Dataset entries:
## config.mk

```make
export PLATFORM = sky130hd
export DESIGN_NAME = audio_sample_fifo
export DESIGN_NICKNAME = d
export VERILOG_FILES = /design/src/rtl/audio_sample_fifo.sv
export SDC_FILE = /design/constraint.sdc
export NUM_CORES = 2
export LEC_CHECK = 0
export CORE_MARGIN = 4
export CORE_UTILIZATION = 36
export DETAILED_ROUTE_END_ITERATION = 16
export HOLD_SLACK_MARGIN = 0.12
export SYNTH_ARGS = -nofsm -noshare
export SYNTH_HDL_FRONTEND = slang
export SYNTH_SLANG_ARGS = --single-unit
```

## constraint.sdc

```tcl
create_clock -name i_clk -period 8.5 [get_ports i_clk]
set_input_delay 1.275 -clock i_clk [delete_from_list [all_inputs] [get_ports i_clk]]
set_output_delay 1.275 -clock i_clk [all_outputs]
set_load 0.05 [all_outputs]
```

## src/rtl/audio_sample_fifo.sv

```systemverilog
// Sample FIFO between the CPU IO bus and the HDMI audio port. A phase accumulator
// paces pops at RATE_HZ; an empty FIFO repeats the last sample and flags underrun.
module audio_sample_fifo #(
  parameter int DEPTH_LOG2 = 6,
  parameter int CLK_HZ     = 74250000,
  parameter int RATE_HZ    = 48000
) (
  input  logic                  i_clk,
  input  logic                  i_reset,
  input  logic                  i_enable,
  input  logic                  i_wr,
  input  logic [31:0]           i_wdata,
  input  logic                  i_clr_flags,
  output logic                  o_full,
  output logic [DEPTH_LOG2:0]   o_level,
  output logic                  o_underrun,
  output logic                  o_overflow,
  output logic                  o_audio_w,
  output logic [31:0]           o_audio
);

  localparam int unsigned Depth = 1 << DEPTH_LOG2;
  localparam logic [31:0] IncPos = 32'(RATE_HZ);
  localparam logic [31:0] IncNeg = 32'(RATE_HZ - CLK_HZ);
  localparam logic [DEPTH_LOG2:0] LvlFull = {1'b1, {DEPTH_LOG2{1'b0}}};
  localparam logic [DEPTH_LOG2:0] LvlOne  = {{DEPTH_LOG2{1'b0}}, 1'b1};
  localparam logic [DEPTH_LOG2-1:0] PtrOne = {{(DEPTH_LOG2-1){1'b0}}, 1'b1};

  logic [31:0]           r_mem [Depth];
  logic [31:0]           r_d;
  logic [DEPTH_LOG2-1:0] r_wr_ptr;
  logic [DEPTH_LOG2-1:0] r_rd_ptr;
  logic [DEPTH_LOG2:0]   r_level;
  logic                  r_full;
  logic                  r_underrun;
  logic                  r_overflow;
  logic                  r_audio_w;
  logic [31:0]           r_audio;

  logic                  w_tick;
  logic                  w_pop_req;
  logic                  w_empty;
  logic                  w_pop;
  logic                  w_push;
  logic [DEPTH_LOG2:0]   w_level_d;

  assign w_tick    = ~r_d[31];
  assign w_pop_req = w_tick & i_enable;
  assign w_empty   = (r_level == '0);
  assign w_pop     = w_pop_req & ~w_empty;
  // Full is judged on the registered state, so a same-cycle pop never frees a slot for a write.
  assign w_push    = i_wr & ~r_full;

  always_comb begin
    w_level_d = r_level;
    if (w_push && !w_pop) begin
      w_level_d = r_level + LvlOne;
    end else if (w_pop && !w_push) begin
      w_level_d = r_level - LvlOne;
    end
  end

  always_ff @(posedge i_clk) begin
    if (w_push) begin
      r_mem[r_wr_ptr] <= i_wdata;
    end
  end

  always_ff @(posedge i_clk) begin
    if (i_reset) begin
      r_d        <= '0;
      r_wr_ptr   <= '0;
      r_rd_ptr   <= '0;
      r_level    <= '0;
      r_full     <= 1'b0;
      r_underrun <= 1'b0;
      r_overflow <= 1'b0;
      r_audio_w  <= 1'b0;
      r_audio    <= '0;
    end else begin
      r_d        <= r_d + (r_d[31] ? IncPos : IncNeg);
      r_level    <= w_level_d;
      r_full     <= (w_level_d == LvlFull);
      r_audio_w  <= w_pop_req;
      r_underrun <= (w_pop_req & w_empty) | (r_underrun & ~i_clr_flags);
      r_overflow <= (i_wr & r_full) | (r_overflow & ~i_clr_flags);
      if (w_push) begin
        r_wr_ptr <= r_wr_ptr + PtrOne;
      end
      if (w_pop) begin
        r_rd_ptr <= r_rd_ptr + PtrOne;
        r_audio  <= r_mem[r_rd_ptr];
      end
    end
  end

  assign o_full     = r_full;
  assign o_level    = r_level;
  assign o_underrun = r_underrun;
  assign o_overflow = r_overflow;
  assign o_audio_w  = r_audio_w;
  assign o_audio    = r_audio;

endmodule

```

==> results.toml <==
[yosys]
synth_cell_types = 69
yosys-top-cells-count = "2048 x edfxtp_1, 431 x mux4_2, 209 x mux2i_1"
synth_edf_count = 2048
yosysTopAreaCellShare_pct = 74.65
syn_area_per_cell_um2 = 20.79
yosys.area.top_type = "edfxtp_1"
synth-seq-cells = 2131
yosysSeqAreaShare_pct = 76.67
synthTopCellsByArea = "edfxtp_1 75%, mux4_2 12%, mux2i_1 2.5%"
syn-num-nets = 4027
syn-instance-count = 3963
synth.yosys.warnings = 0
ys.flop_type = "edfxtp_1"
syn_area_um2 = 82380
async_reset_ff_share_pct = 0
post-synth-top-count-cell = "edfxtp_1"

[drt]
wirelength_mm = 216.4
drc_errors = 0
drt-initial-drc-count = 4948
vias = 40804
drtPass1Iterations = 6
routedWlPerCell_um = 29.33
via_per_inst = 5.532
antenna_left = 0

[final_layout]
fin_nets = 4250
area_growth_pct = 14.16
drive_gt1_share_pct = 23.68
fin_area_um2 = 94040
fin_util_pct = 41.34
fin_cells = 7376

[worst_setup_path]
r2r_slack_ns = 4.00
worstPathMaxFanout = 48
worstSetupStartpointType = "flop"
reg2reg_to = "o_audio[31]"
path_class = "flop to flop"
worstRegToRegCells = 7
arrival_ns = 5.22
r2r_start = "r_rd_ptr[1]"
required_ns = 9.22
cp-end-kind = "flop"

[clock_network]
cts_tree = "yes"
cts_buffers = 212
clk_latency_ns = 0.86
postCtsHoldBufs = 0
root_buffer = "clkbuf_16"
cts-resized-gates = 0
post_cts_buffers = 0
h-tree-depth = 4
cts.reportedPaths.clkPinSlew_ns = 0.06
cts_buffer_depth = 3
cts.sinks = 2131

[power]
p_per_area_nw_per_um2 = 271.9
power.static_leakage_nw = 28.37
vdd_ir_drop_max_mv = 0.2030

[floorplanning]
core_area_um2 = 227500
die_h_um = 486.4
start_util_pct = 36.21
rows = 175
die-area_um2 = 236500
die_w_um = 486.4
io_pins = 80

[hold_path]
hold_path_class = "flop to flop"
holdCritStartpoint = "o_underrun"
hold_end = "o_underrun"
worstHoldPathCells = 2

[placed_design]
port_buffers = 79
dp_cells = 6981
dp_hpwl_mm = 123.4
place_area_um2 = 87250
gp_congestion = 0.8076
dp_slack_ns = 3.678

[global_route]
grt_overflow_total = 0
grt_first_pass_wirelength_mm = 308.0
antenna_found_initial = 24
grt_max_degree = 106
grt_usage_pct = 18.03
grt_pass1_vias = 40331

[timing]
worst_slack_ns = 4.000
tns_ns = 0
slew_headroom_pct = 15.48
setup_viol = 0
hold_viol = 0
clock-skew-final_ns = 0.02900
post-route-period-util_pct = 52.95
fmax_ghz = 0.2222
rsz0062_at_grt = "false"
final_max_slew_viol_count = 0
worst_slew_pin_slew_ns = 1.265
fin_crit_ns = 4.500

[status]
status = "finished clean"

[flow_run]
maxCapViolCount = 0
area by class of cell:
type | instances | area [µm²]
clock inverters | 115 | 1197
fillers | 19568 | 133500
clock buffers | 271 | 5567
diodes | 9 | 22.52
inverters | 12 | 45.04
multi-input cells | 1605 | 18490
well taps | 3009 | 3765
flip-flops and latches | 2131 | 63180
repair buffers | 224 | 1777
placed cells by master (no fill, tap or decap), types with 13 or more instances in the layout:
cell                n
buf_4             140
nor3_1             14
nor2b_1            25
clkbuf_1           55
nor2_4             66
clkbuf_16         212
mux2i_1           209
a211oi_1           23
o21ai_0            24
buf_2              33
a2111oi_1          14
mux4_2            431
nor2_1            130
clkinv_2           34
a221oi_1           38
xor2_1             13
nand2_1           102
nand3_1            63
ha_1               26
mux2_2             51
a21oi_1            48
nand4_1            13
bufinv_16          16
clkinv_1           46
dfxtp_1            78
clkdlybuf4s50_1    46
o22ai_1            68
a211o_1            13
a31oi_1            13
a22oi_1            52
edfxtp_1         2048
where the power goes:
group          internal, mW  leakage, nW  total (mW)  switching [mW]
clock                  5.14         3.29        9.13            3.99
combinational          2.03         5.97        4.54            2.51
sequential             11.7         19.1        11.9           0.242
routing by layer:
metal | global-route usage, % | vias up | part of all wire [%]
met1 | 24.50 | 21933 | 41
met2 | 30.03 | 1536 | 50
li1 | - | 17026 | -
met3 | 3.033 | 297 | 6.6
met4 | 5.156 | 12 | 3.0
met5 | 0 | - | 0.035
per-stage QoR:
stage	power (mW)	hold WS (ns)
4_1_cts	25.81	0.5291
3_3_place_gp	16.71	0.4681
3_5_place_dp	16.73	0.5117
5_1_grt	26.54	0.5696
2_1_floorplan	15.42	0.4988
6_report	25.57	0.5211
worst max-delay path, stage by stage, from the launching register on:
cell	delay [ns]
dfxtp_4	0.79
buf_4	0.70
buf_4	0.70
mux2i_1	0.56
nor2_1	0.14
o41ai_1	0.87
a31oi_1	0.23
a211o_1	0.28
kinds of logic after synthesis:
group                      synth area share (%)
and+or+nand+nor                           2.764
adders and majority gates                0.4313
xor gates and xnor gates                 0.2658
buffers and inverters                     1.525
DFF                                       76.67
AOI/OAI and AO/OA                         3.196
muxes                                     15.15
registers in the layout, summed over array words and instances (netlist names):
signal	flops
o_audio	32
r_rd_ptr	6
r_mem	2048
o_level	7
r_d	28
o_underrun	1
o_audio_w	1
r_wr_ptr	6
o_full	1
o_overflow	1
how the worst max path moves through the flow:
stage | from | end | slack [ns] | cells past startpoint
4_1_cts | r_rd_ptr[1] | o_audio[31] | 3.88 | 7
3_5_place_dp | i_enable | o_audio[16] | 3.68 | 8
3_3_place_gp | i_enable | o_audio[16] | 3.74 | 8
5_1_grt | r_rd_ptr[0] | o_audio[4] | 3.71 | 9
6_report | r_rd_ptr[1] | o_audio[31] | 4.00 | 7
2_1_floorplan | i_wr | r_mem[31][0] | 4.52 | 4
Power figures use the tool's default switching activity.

§ **WHAT THE TASK REQUIRES**: Wherever the line holding "worstHoldPathCells = 2" falls in the entries above, copy exactly from it through the line holding "hold_viol = 0", inclusive, and add nothing.

§ **SOLUTION FOR THIS TASK**:
worstHoldPathCells = 2

[placed_design]
port_buffers = 79
dp_cells = 6981
dp_hpwl_mm = 123.4
place_area_um2 = 87250
gp_congestion = 0.8076
dp_slack_ns = 3.678

[global_route]
grt_overflow_total = 0
grt_first_pass_wirelength_mm = 308.0
antenna_found_initial = 24
grt_max_degree = 106
grt_usage_pct = 18.03
grt_pass1_vias = 40331

[timing]
worst_slack_ns = 4.000
tns_ns = 0
slew_headroom_pct = 15.48
setup_viol = 0
hold_viol = 0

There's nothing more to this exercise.